Among the many interesting debates, there was one sad message from a reception teacher. She was distraught because her headteacher expected her to do formal work with children who were nowhere near ready for it: reading instruction, handwriting, sight words. Presumably he believed an early start would mean better results in the key stage 1 tests.

He is wrong, of course - a too-early start is more likely to cause problems. Unfortunately, many foundation-stage teachers have difficulty arguing their case, partly because early-years staff tend not to be argumentative, and partly because they are highly intuitive - they know what works and what doesn’t, but find it difficult to explain. Heads, on the other hand, can usually argue for Britain. And they are often key-stage-2-trained, so may well have scant understanding of the under-fives.

Other people on the website’s forum were supportive, but it didn’t seem to help.
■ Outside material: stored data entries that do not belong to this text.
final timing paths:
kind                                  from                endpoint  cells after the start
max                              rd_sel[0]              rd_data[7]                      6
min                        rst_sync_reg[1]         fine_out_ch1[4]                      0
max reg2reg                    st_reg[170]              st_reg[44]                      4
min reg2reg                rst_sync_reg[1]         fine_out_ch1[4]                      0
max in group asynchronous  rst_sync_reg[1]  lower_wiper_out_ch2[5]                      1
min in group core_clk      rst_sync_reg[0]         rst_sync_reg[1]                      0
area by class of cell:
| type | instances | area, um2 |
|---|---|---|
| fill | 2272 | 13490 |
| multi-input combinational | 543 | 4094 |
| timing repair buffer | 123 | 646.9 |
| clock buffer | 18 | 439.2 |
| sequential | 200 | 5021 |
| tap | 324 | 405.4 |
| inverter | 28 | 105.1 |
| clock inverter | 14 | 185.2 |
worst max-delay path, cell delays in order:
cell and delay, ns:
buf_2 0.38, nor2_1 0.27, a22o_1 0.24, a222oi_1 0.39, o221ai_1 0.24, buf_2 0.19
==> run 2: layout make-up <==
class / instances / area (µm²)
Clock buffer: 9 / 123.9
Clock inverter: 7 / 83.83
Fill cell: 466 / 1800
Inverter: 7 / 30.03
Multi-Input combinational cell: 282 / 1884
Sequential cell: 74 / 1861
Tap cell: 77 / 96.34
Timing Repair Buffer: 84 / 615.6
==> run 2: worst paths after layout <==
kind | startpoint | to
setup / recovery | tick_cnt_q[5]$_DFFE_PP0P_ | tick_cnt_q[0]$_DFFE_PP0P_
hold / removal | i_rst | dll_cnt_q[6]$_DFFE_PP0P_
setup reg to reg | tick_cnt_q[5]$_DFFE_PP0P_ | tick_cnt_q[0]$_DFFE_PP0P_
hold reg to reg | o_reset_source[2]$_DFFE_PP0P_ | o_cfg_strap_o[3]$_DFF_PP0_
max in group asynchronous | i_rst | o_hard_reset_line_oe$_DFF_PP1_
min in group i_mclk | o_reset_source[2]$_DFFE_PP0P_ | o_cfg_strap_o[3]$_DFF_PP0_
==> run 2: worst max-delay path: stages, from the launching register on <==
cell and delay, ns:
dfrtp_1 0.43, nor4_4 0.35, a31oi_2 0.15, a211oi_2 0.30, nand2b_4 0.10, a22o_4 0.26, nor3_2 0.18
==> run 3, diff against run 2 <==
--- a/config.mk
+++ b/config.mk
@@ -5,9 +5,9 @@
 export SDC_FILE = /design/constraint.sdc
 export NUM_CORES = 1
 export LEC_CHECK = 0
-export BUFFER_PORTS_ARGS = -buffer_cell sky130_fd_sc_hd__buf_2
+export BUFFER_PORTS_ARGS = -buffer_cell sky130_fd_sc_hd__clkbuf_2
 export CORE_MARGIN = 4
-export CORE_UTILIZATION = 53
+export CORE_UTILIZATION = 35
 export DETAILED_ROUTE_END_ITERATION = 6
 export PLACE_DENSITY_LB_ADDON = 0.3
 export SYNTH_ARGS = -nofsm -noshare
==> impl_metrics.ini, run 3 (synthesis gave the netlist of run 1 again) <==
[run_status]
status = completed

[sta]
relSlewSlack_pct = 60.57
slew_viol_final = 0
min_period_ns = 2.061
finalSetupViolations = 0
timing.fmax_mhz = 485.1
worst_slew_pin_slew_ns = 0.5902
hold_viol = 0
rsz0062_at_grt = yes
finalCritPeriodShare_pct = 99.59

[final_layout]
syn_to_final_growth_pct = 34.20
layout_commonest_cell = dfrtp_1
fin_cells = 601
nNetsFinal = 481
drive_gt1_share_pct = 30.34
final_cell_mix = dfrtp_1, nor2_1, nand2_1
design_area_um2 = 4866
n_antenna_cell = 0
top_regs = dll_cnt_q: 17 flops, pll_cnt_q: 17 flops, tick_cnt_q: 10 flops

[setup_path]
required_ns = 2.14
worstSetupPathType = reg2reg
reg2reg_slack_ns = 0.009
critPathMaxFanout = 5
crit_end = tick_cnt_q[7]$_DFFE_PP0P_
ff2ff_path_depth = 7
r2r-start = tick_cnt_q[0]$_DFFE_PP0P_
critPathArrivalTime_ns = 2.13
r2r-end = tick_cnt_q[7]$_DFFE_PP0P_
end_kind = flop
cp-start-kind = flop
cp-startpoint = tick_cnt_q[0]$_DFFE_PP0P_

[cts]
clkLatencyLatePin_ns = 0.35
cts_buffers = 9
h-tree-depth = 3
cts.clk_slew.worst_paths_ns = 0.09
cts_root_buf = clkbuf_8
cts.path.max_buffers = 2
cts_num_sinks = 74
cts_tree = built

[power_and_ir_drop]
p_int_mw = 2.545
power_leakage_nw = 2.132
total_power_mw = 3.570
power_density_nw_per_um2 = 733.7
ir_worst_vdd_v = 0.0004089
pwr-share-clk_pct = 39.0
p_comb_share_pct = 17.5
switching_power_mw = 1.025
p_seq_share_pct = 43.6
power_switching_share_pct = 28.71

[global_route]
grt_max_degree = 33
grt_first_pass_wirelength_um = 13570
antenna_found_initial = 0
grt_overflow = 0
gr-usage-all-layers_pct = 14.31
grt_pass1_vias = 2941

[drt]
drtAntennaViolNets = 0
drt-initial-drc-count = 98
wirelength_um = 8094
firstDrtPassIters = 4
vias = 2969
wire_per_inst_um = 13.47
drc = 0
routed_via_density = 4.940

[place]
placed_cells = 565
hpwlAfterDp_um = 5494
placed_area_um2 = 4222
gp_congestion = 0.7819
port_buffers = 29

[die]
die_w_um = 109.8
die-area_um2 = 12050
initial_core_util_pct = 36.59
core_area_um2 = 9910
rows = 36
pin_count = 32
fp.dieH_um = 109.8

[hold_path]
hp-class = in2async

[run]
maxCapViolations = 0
The teacher eventually resigned, unable to live with the knowledge that this regime was damaging the children.

Well, I hope her school gets inspected soon. And I hope the head gets hauled over the coals for pushing children into KS1 work before they have achieved the foundation stage’s early-learning goals.

I have heard of this happening several times lately, and transition is clearly a major focus of inspections. It is strange to be cheering the Office for Standards in Education, but in this respect they seem to be doing a grand job. When the word gets around, perhaps it will knock some sense into other misinformed senior managers.